XVIII Международный конкурс научно-исследовательских и творческих работ учащихся
Старт в науке
Изучение полного цикла выращивания картофеля с использованием технологии микроклонального размножения
Автор работы награжден дипломом победителя III степени
Полная версия работы доступна во вкладке "Файлы работы" в формате PDF
Введение
Среди важнейших областей современной биотехнологии особое место занимает микроклональное размножение растений, находящее широкое практическое приложение: от фундаментальных научных исследований до производства посадочного материала сельскохозяйственных растений и лесных пород деревьев.
В нашей стране основным продуктом питания, не требующий каких-либо особых условий выращивания является картофель. По данным россстата 2022 год было собрано 18,7 млн тонн [2]. Для того, чтобы увеличивать объем производства, а также возможность более быстро выводить новые сорта, в нашей стране стала активно использоваться технология микроклонального размножения картофеля. Я задумался, а какие макро и микро элементы влияют на микроклональное размножение картофеля. Это и стало отправной точкой моего проекта.

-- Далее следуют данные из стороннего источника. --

$ cat src/rtl/draw_srect_if.sv
// Command/RAM-write bundle for the superpixel rectangle drawer.
// The drawer sits on the slave side; the command source and the RAM sit on the master side.
interface draw_srect_if #(
    parameter int SPIXEL_X_WIDTH = 6,
    parameter int SPIXEL_Y_WIDTH = 6,
    parameter int VGA_ADDR_WIDTH = 19,
    parameter int COLOR_ID_WIDTH = 8
);
    logic [SPIXEL_X_WIDTH-1:0] x0;
    logic [SPIXEL_Y_WIDTH-1:0] y0;
    logic [SPIXEL_X_WIDTH-1:0] w;
    logic [SPIXEL_Y_WIDTH-1:0] h;
    logic                      mode;
    logic [COLOR_ID_WIDTH-1:0] idata;
    logic                      idata_vld;
    logic                      irdy;
    logic                      iram_busy;
    logic                      odone;
    logic [VGA_ADDR_WIDTH-1:0] oaddr;
    logic [COLOR_ID_WIDTH-1:0] odata;
    logic                      owren;

    modport master (
        output x0, y0, w, h, mode, idata, idata_vld, iram_busy,
        input  irdy, odone, oaddr, odata, owren
    );

    modport slave (
        input  x0, y0, w, h, mode, idata, idata_vld, iram_busy,
        output irdy, odone, oaddr, odata, owren
    );
endinterface

$ cat src/rtl/draw_srect.sv
// Draws a clipped filled or outlined rectangle of superpixels into a
// pixel-addressed frame buffer, one pixel write per cycle in raster order.
module draw_srect #(
    parameter int SPIXEL_X_WIDTH = 6,
    parameter int SPIXEL_Y_WIDTH = 6,
    parameter int SPIXEL_X_CNT   = 64,
    parameter int SPIXEL_Y_CNT   = 48,
    parameter int SPIXEL_SIZE    = 10,
    parameter int PIXEL_X_WIDTH  = 10,
    parameter int PIXEL_Y_WIDTH  = 9,
    parameter int SCREEN_W       = 640,
    parameter int VGA_ADDR_WIDTH = 19,
    parameter int COLOR_ID_WIDTH = 8
) (
    input  logic         clk,
    input  logic         rst,
    draw_srect_if.slave  bus
);
    localparam int SXW  = SPIXEL_X_WIDTH;
    localparam int SYW  = SPIXEL_Y_WIDTH;
    localparam int PXW  = PIXEL_X_WIDTH;
    localparam int PYW  = PIXEL_Y_WIDTH;
    localparam int AW   = VGA_ADDR_WIDTH;
    localparam int CW   = COLOR_ID_WIDTH;
    localparam int SUBW = (SPIXEL_SIZE > 1) ? $clog2(SPIXEL_SIZE) : 1;

    localparam logic [SXW:0]    XCNT    = (SXW+1)'(SPIXEL_X_CNT);
    localparam logic [SYW:0]    YCNT    = (SYW+1)'(SPIXEL_Y_CNT);
    localparam logic [SUBW-1:0] SUB_MAX = SUBW'(SPIXEL_SIZE - 1);

    typedef enum logic [1:0] {
        IDLE,
        SETUP,
        DRAW,
        DONE
    } state_t;

    state_t r_state;
    state_t w_next;

    logic [SXW-1:0]  r_x0;
    logic [SYW-1:0]  r_y0;
    logic [SXW-1:0]  r_w;
    logic [SYW-1:0]  r_h;
    logic            r_mode;
    logic [CW-1:0]   r_color;
    logic [SXW-1:0]  r_xe1;
    logic [SYW-1:0]  r_ye1;
    logic [PXW-1:0]  r_xstart;
    logic [PXW-1:0]  r_xlast;
    logic [PYW-1:0]  r_ylast;
    logic [PXW-1:0]  r_px;
    logic [PYW-1:0]  r_py;
    logic [SXW-1:0]  r_sx;
    logic [SYW-1:0]  r_sy;
    logic [SUBW-1:0] r_subx;
    logic [SUBW-1:0] r_suby;

    logic [SXW:0]    w_xsum;
    logic [SYW:0]    w_ysum;
    logic [SXW:0]    w_xend;
    logic [SYW:0]    w_yend;
    logic            w_empty;
    logic [PXW-1:0]  w_xstart;
    logic [PYW-1:0]  w_ystart;
    logic [PXW-1:0]  w_xlast;
    logic [PYW-1:0]  w_ylast;
    logic            w_on_edge;
    logic            w_adv;
    logic            w_xwrap;
    logic            w_last;
    logic            w_cap;
    logic            w_load;
    logic            w_irdy;
    logic            w_odone;
    logic            w_owren;
    logic [AW-1:0]   w_addr;

    // Clip in one extra bit so x0+w cannot wrap before the compare.
    assign w_xsum = {1'b0, r_x0} + {1'b0, r_w};
    assign w_ysum = {1'b0, r_y0} + {1'b0, r_h};
    assign w_xend = (w_xsum > XCNT) ? XCNT : w_xsum;
    assign w_yend = (w_ysum > YCNT) ? YCNT : w_ysum;

    assign w_empty = (r_w == '0) || (r_h == '0) ||
                     ({1'b0, r_x0} >= XCNT) ||
                     ({1'b0, r_y0} >= YCNT);

    assign w_xstart = PXW'(r_x0) * PXW'(SPIXEL_SIZE);
    assign w_ystart = PYW'(r_y0) * PYW'(SPIXEL_SIZE);
    assign w_xlast  = PXW'(w_xend) * PXW'(SPIXEL_SIZE) - PXW'(1);
    assign w_ylast  = PYW'(w_yend) * PYW'(SPIXEL_SIZE) - PYW'(1);

    // Outline pixels: superpixel on the first/last clipped column or row.
    assign w_on_edge = !r_mode ||
                       (r_sx == r_x0) || (r_sx == r_xe1) ||
                       (r_sy == r_y0) || (r_sy == r_ye1);

    assign w_adv   = (r_state == DRAW) && !bus.iram_busy;
    assign w_xwrap = (r_px == r_xlast);
    assign w_last  = w_xwrap && (r_py == r_ylast);

    always_ff @(posedge clk or negedge rst) begin
        if (!rst) begin
            r_state <= IDLE;
        end else begin
            r_state <= w_next;
        end
    end

    always_comb begin
        w_next  = r_state;
        w_irdy  = 1'b0;
        w_odone = 1'b0;
        w_owren = 1'b0;
        w_cap   = 1'b0;
        w_load  = 1'b0;
        unique case (r_state)
            IDLE: begin
                w_irdy = 1'b1;
                if (bus.idata_vld) begin
                    w_cap  = 1'b1;
                    w_next = SETUP;
                end
            end
            SETUP: begin
                if (w_empty) begin
                    w_next = DONE;
                end else begin
                    w_load = 1'b1;
                    w_next = DRAW;
                end
            end
            DRAW: begin
                w_owren = w_on_edge;
                if (w_adv && w_last) begin
                    w_next = DONE;
                end
            end
            DONE: begin
                w_odone = 1'b1;
                w_next  = IDLE;
            end
            default: begin
                w_next = IDLE;
            end
        endcase
    end

    always_ff @(posedge clk or negedge rst) begin
        if (!rst) begin
            r_x0    <= '0;
            r_y0    <= '0;
            r_w     <= '0;
            r_h     <= '0;
            r_mode  <= 1'b0;
            r_color <= '0;
        end else if (w_cap) begin
            r_x0    <= bus.x0;
            r_y0    <= bus.y0;
            r_w     <= bus.w;
            r_h     <= bus.h;
            r_mode  <= bus.mode;
            r_color <= bus.idata;
        end
    end

    always_ff @(posedge clk or negedge rst) begin
        if (!rst) begin
            r_xe1    <= '0;
            r_ye1    <= '0;
            r_xstart <= '0;
            r_xlast  <= '0;
            r_ylast  <= '0;
        end else if (w_load) begin
            r_xe1    <= SXW'(w_xend - (SXW+1)'(1));
            r_ye1    <= SYW'(w_yend - (SYW+1)'(1));
            r_xstart <= w_xstart;
            r_xlast  <= w_xlast;
            r_ylast  <= w_ylast;
        end
    end

    // Superpixel indices ride along with the pixel counters to avoid a divider.
    always_ff @(posedge clk or negedge rst) begin
        if (!rst) begin
            r_px   <= '0;
            r_py   <= '0;
            r_sx   <= '0;
            r_sy   <= '0;
            r_subx <= '0;
            r_suby <= '0;
        end else if (w_load) begin
            r_px   <= w_xstart;
            r_py   <= w_ystart;
            r_sx   <= r_x0;
            r_sy   <= r_y0;
            r_subx <= '0;
            r_suby <= '0;
        end else if (w_adv && !w_last) begin
            if (w_xwrap) begin
                r_px   <= r_xstart;
                r_sx   <= r_x0;
                r_subx <= '0;
                r_py   <= r_py + PYW'(1);
                if (r_suby == SUB_MAX) begin
                    r_suby <= '0;
                    r_sy   <= r_sy + SYW'(1);
                end else begin
                    r_suby <= r_suby + SUBW'(1);
                end
            end else begin
                r_px <= r_px + PXW'(1);
                if (r_subx == SUB_MAX) begin
                    r_subx <= '0;
                    r_sx   <= r_sx + SXW'(1);
                end else begin
                    r_subx <= r_subx + SUBW'(1);
                end
            end
        end
    end

    assign w_addr = AW'(r_py) * AW'(SCREEN_W) + AW'(r_px);

    assign bus.irdy  = w_irdy;
    assign bus.odone = w_odone;
    assign bus.owren = w_owren;
    assign bus.oaddr = w_addr;
    assign bus.odata = r_color;
endmodule

$ cat src/flat_wrapper.sv
// flat-port wrapper written by rule: the top's interface ports become plain ports
module draw_srect_flat 
#(
    parameter int SPIXEL_X_WIDTH = 6,
    parameter int SPIXEL_Y_WIDTH = 6,
    parameter int SPIXEL_X_CNT   = 64,
    parameter int SPIXEL_Y_CNT   = 48,
    parameter int SPIXEL_SIZE    = 10,
    parameter int PIXEL_X_WIDTH  = 10,
    parameter int PIXEL_Y_WIDTH  = 9,
    parameter int SCREEN_W       = 640,
    parameter int VGA_ADDR_WIDTH = 19,
    parameter int COLOR_ID_WIDTH = 8
)
  (clk, rst, bus_x0, bus_y0, bus_w, bus_h, bus_mode, bus_idata, bus_idata_vld, bus_iram_busy, bus_irdy, bus_odone, bus_oaddr, bus_odata, bus_owren);
  draw_srect_if #(.SPIXEL_X_WIDTH(SPIXEL_X_WIDTH), .SPIXEL_Y_WIDTH(SPIXEL_Y_WIDTH), .VGA_ADDR_WIDTH(VGA_ADDR_WIDTH), .COLOR_ID_WIDTH(COLOR_ID_WIDTH)) bus_i ();
  input  logic clk;
  input  logic rst;
  input wire logic [$bits(bus_i.x0)-1:0] bus_x0;
  input wire logic [$bits(bus_i.y0)-1:0] bus_y0;
  input wire logic [$bits(bus_i.w)-1:0] bus_w;
  input wire logic [$bits(bus_i.h)-1:0] bus_h;
  input wire logic [$bits(bus_i.mode)-1:0] bus_mode;
  input wire logic [$bits(bus_i.idata)-1:0] bus_idata;
  input wire logic [$bits(bus_i.idata_vld)-1:0] bus_idata_vld;
  input wire logic [$bits(bus_i.iram_busy)-1:0] bus_iram_busy;
  output wire logic [$bits(bus_i.irdy)-1:0] bus_irdy;
  output wire logic [$bits(bus_i.odone)-1:0] bus_odone;
  output wire logic [$bits(bus_i.oaddr)-1:0] bus_oaddr;
  output wire logic [$bits(bus_i.odata)-1:0] bus_odata;
  output wire logic [$bits(bus_i.owren)-1:0] bus_owren;
  assign bus_i.x0 = bus_x0;
  assign bus_i.y0 = bus_y0;
  assign bus_i.w = bus_w;
  assign bus_i.h = bus_h;
  assign bus_i.mode = bus_mode;
  assign bus_i.idata = bus_idata;
  assign bus_i.idata_vld = bus_idata_vld;
  assign bus_i.iram_busy = bus_iram_busy;
  assign bus_irdy = bus_i.irdy;
  assign bus_odone = bus_i.odone;
  assign bus_oaddr = bus_i.oaddr;
  assign bus_odata = bus_i.odata;
  assign bus_owren = bus_i.owren;
  draw_srect #(.SPIXEL_X_WIDTH(SPIXEL_X_WIDTH), .SPIXEL_Y_WIDTH(SPIXEL_Y_WIDTH), .SPIXEL_X_CNT(SPIXEL_X_CNT), .SPIXEL_Y_CNT(SPIXEL_Y_CNT), .SPIXEL_SIZE(SPIXEL_SIZE), .PIXEL_X_WIDTH(PIXEL_X_WIDTH), .PIXEL_Y_WIDTH(PIXEL_Y_WIDTH), .SCREEN_W(SCREEN_W), .VGA_ADDR_WIDTH(VGA_ADDR_WIDTH), .COLOR_ID_WIDTH(COLOR_ID_WIDTH)) u_core (.clk(clk), .rst(rst), .bus(bus_i));
endmodule
$ cat config.mk
export PLATFORM = sky130hd
export DESIGN_NAME = draw_srect_flat
export DESIGN_NICKNAME = d
export VERILOG_FILES = /design/src/rtl/draw_srect_if.sv /design/src/rtl/draw_srect.sv /design/src/flat_wrapper.sv
export SDC_FILE = /design/constraint.sdc
export NUM_CORES = 1
export LEC_CHECK = 0
export CAP_MARGIN = 10
export CORE_AREA = 2 2 111 194
export CTS_CLUSTER_SIZE = 10
export DETAILED_ROUTE_END_ITERATION = 8
export DIE_AREA = 0 0 113 196
export MAX_ROUTING_LAYER = met4
export SLEW_MARGIN = 40
export SYNTH_ARGS = -nofsm -noshare
export SYNTH_HDL_FRONTEND = slang
export SYNTH_SLANG_ARGS = --single-unit
$ cat constraint.sdc
create_clock -name clk -period 6.15 [get_ports clk]
set_clock_uncertainty 0.05 [all_clocks]
set_input_delay 0.9225 -clock clk [delete_from_list [all_inputs] [get_ports clk]]
set_output_delay 0.9225 -clock clk [all_outputs]
set_load 0.005 [all_outputs]
-- Word-level counts from Yosys, hierarchy flattened
Index checks and enable logic that the tools add are counted.
- register bits after elaboration: 114
- output and inout bits: 30
- input bits: 37
- multiplexer cells: 35
- order comparisons: 3
- reduce and logical (&&, ||, !) cells: 24
- $mul: 5
- equality and inequality tests: 13
- add/sub/neg operators: 13
- operator list (kind ; count):
    6-bit two-way mux ; 8
    4-bit two-way mux ; 8
    10-bit two-way mux ; 3
    9-bit two-way mux ; 3
    6-bit equality test ; 4
    19-bit by 10-bit adder with 19-bit output ; 1
    6-bit by 6-bit adder with 7-bit output ; 2
    7-bit two-way mux ; 2
    6-bit by 1-bit adder with 6-bit output (second input constant) ; 2
    6-bit zero test ; 2
    9-bit by 3-bit multiplier with 12-bit output (second input constant) ; 1
    6-bit by 1-bit subtractor with 6-bit output (second input constant) ; 2
    10-bit by 1-bit adder with 10-bit output (second input constant) ; 1
    10-bit equality test ; 1
    10-bit by 1-bit subtractor with 10-bit output (second input constant) ; 1
    9-bit by 1-bit adder with 9-bit output (second input constant) ; 1
    9-bit equality test ; 1
    6-bit by 3-bit multiplier with 9-bit output (second input constant) ; 1
    7-bit by 3-bit multiplier with 9-bit output (second input constant) ; 1
    9-bit by 1-bit subtractor with 9-bit output (second input constant) ; 1
    4-bit by 1-bit adder with 4-bit output (second input constant) ; 2
    4-bit equality test (second input constant) ; 2
    6-bit by 3-bit multiplier with 8-bit output (second input constant) ; 1
    7-bit by 3-bit multiplier with 8-bit output (second input constant) ; 1
    other kinds (17) ; 41

-- Depth between registers and ports, before layout
Gate-level depths: netlist of run 1.
- word-level depth: 7
- depth in mapped cells: 20

-- Least setup slack after synthesis of run 1
Ideal clock, no wire load.
- path kind: register -> register
- start point: register u_core.r_y0[0]
- end point: register u_core.r_ylast[8]
- arrival time: 4.323 ns
- period minus slack after synthesis: 4.503 ns
- path slack: 1.647 ns
- cell stages (with the launch flop): 19
- library setup time: 0.130 ns
- cells stage by stage: dfrtp_1 > ha_1 > fa_1 > buf_2 > nand3_1 > and2_1 > o22ai_1 > a311oi_2 > nor2_1 > nor4b_1 > ha_1 > ha_1 > fa_1 > or3_1 > nor2_1 > nand2_1 > a31oi_1 > xnor2_1 > o21ai_1
- longest elaborated chain between the ends: 5
- ends and longest elaborated chain (element ; RTL line ; text):
    start, declared ; draw_srect.sv:42 ; logic [SYW-1:0] r_y0;
    start signal, assigned ; draw_srect.sv:160 ; r_y0 <= bus.y0;
    6-bit by 6-bit adder with 7-bit output ; draw_srect.sv:81 ; assign w_ysum = {1'b0, r_y0} + {1'b0, r_h};
    7-bit by 6-bit greater-than comparator with 1-bit output ; draw_srect.sv:83 ; assign w_yend = (w_ysum > YCNT) ? YCNT : w_ysum;
    7-bit two-way mux ; draw_srect.sv:83 ;
    7-bit by 3-bit multiplier with 8-bit output ; draw_srect.sv:92 ; assign w_ylast = PYW'(w_yend) * PYW'(SPIXEL_SIZE) - PYW'(1);
    9-bit by 1-bit subtractor with 9-bit output ; draw_srect.sv:92 ;
    end signal, assigned ; draw_srect.sv:180 ; r_ylast <= w_ylast;
    end, declared ; draw_srect.sv:51 ; logic [PYW-1:0] r_ylast;
Parallel ways exist; a longest one is shown, timed or not.
A chain may end at the register's enable or synchronous reset.

-- Final worst setup path of run 1
Ends and elaborated chain as after synthesis.

==> results of run 1 <==
-- worst register-to-register path, stage by stage, from the launching register on --
cell	delay [ns]
dfrtp_1	0.46
ha_1	0.27
fa_1	0.53
a21oi_1	0.29
or3_1	0.15
a21oi_1	0.08
a311oi_2	0.44
nor2_1	0.15
nor4b_1	0.47
ha_1	0.32
ha_1	0.23
fa_1	0.52
or3_1	0.38
nor2_1	0.16
nand2_1	0.07
a31oi_1	0.18
xnor2_1	0.14
o21ai_1	0.07
-- kinds of logic after synthesis --
family	share of synthesized area, %
and+or+nand+nor	15.63
AOI/OAI and AO/OA	16.75
xor gates and xnor gates	10.53
adders and majority gates	13.65
muxes	5.088
buffers and inverters	4.842
DFF	33.51
-- cells in the mapped netlist, types with 5 or more instances --
cell type    n
a31oi_1     12
o22ai_1      5
and3_1       5
and2_1       8
ha_1        76
nor2_1      47
buf_4       11
o21ai_1     24
buf_2        9
or3_1        7
xor2_1      43
a21o_1      17
dfrtp_1    109
mux2_2      34
nand2b_1     9
clkbuf_1    25
nand4_1     14
nor4_1       7
fa_1         8
nor3_1      14
inv_1       39
o21ai_0     47
xnor2_1     53
nand3_1     22
a21oi_1     55
nor2b_1      8
nand2_1     96
-- state kept, by name, indices dropped and copies added (netlist names), 8 cells and up --
signal / flops
u_core.bus.odata: 8
u_core.r_px: 10
u_core.r_py: 9
u_core.r_xlast: 9
u_core.r_xstart: 9
u_core.r_ylast: 9
-- area by class of cell --
type                       count  area share, %
clock buffer                  10          2.580
timing repair buffer          72          7.633
tap                          252          3.404
sequential                   109          29.45
multi-input combinational    686          54.32
inverter                      39          1.581
clock inverter                 6          1.027
-- cell usage in the layout, fill, tap and decap left out, types with 8 or more instances in the layout --
cell type        count
o21ai_0             47
nand2b_1             9
xor2_1              43
a21o_1              17
a31oi_1             12
o21ai_1             24
fa_1                 8
nand2_1             96
dfrtp_1            109
and2_1               8
xnor2_1             53
a21oi_1             55
nand3_1             21
mux2_2              34
clkbuf_16            9
nor3_1              14
nor2b_1              8
inv_1               39
nor2_1              47
ha_1                76
clkdlybuf4s50_1     65
nand4_1             14
-- per-stage QoR --
step | hold WS, ns | utilization (%) | setup WS (ns) | cells
finish | 0.4275 | 44.81 | 1.053 | 1174
global route | 0.4579 | 44.81 | 0.6269 | 1174
detailed placement | 0.4128 | 43.15 | 1.073 | 1158
floorplan | 0.3906 | - | 1.647 | 882
global placement | 0.4085 | 43.14 | 1.265 | 1158
CTS | 0.4347 | 44.77 | 1.038 | 1174
-- metal layers --
layer	track usage (%)	vias up
met4	5.556	0
met3	1.699	16
met1	21.41	3039
met2	32.49	101
met5	-	-
li1	-	3185
-- worst min-delay path by stage --
stage                       start                 end  slack, ns  cells after the start
6_report       u_core.r_xstart[8]  u_core.r_xstart[8]       0.43                      2
4_1_cts        u_core.r_xstart[7]  u_core.r_xstart[7]       0.43                      2
5_1_grt        u_core.r_xstart[5]  u_core.r_xstart[5]       0.46                      2
3_3_place_gp   u_core.r_xstart[8]  u_core.r_xstart[8]       0.41                      2
3_5_place_dp   u_core.r_xstart[3]  u_core.r_xstart[3]       0.41                      2
2_1_floorplan  u_core.r_xstart[8]  u_core.r_xstart[8]       0.39                      2
==> results by group, run 1 <==
Status
  – Outcome: finished, violations left
  – Failing checks: design-rule violations

Clock network
  – Total CTS buffers: 9
  – CTS clock-pin slew for the worst setup and hold paths: 0.08 ns
  – Max H-tree Level: 3
  – Clk buf depth: 2
  – Clock Sinks: 109
  – Clock root cell: clkbuf_16
  – Post-CTS Setup Repair Bufs: 0
  – Hold Buf Count CTS: 0
  – CTS tree: built
  – Post-CTS sizing: 0
  – Worst skew pair latency: 0.35 ns

Global route
  – Gr usage total: 18.16%
  – Global route overflow: 0
  – Largest net degree at the start of global routing: 71
  – Vias in the first global route: 6424
  – Initial antenna violation count: 0
  – First-pass GRT wire length: 31860 um

Route
  – Final ANT Viol Nets: 0
  – Metal2 WL: 9858 um
  – Top sig layer: met4
  – TritonRoute pass-1 iters: 6
  – Iter 0 DRT Violations: 238
  – DR WL met3: 520 um
  – M1 WL: 8210 um
  – Wire per inst: 16.10 um
  – DRC viols: 6
  – Routed WL: 18910 um
  – Vias per Instance: 5.401
  – Vias: 6341

Worst setup path
  – Origin of the worst setup path: u_core.r_y0[0]
  – Cell family with most CP delay: adder cells
  – Crit path DAT: 5.28 ns
  – CP cell instances: ha_1 -> fa_1 -> a21oi_1 -> or3_1 -> a21oi_1 -> a311oi_2 -> nor2_1 -> nor4b_1 -> ha_1 -> ha_1 -> fa_1 -> or3_1 -> nor2_1 -> nand2_1 -> a31oi_1 -> xnor2_1 -> o21ai_1
  – Crit Reg-Reg Startpoint: u_core.r_y0[0]
  – CP max stage cell: fa_1
  – Buf+Inv Stages, Crit Path: 0
  – Worst setup SP type: flop
  – Crit Path Category: flop to flop
  – Worst endpoint required time: 6.33 ns
  – Worst Setup EP: u_core.r_ylast[8]
  – R2r setup slk: 1.05 ns
  – Crit path depth: 17
  – Reg2reg end: u_core.r_ylast[8]
  – Worst-path maximum fanout: 9
  – CP most frequent cell: ha_1
  – Worst setup EP type: flop
  – CP peak stage delay: 0.53 ns
  – Worst Reg2Reg Path Length in Cells: 17

Synthesis
  – Syn Nets: 1003
  – Area contributors post-synth: dfrtp_1 (34%), ha_1 (12%), xnor2_1 (5.7%), mux2_2 (4.7%), xor2_1 (4.6%)
  – Dominant synthesized flop cell: dfrtp_1
  – Avg Cell Area, Syn: 9.229 um2
  – Share of the synthesized area in the top cell type: 33.51%
  – Post-synth ARST share: 100.0%
  – Synthesized cell area: 8140 um2
  – Syn. warnings: 0
  – Mapped Cells: 882
  – Seq cells post-synth: 109
  – Post-synth EDFFs: 0
  – Register area share after synthesis: 33.51%
  – Netlist cell types: 72
  – Largest area contributor in the netlist: dfrtp_1

Placed design
  – DP Area: 8920 um2
  – DP Wirelength: 14020 um
  – Port bufs: 66
  – GPL Wtd Cong: 0.7992

Die
  – Core area: 20670 um2
  – Die Ht: 196 um
  – Die Wd: 113 um
  – Number of cell rows: 70
  – Initial Util: 39.38%
  – Ports: 67
  – Die footprint: 22150 um2

STA
  – RSZ-0062 raised after global routing: no
  – Final hold vios: 0
  – # setup viols final: 0
  – Slew @ Worst Pin: 0.7662 ns
  – Period minus WS final: 5.097 ns
  – Relative slew slack: 48.92%
  – Setup TNS: 0 ns
  – Fin. max-slew vios: 0
  – Peak Freq: 196.2 MHz
  – Fin crit share: 82.88%

Final layout
  – FF+latch area: 2728 um2
  – ANT cells: 0
  – Share of layout cells above drive strength 1: 8.351%
  – Area growth syn-to-layout: 13.77%
  – Nets: 1038
  – Area of the multi-input gates: 5031 um2
  – Number of filler cells placed in the layout: 2030
  – Final instance area: 9261 um2

Worst hold path
  – Worst Hold Class: flop to flop

Run
  – Max cap viols: 0
Power of run 1 is left out: the tool's default activity adds up to more than one toggle a clock period on the data nets, which glitch-free logic cannot reach.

Цель: изучения влиния разных микро и макрокомпонентов на микроклональное изучение картофеля.
Задачи:
Изучить теорию о микроклональном размножении картофеля
Изучить теорию о организации биохимической лаборатории
Пройти необходимый инструктаж для работы с образцами
Размножить образцы, провести эксперемент
Обработать результаты, составить сводную таблицу, сделать вывод
Гипотеза: Выживаемость и развитие картофеля при микроклональном размножении будет выше если в контрольную средудобавить NO3 компоненты
Объект исследования: картофель
Предмет исследования: микроклональное выращивание
Продукт проекта: научный проект
Глава 1: Изучение литературы по теме
Технология микроклонального размножения.
Микроклональное размножение – массовое бесполое размножение растений в культуре клеток и тканей, при котором возникшие формы растений генетически идентичны исходному экземпляру. [1]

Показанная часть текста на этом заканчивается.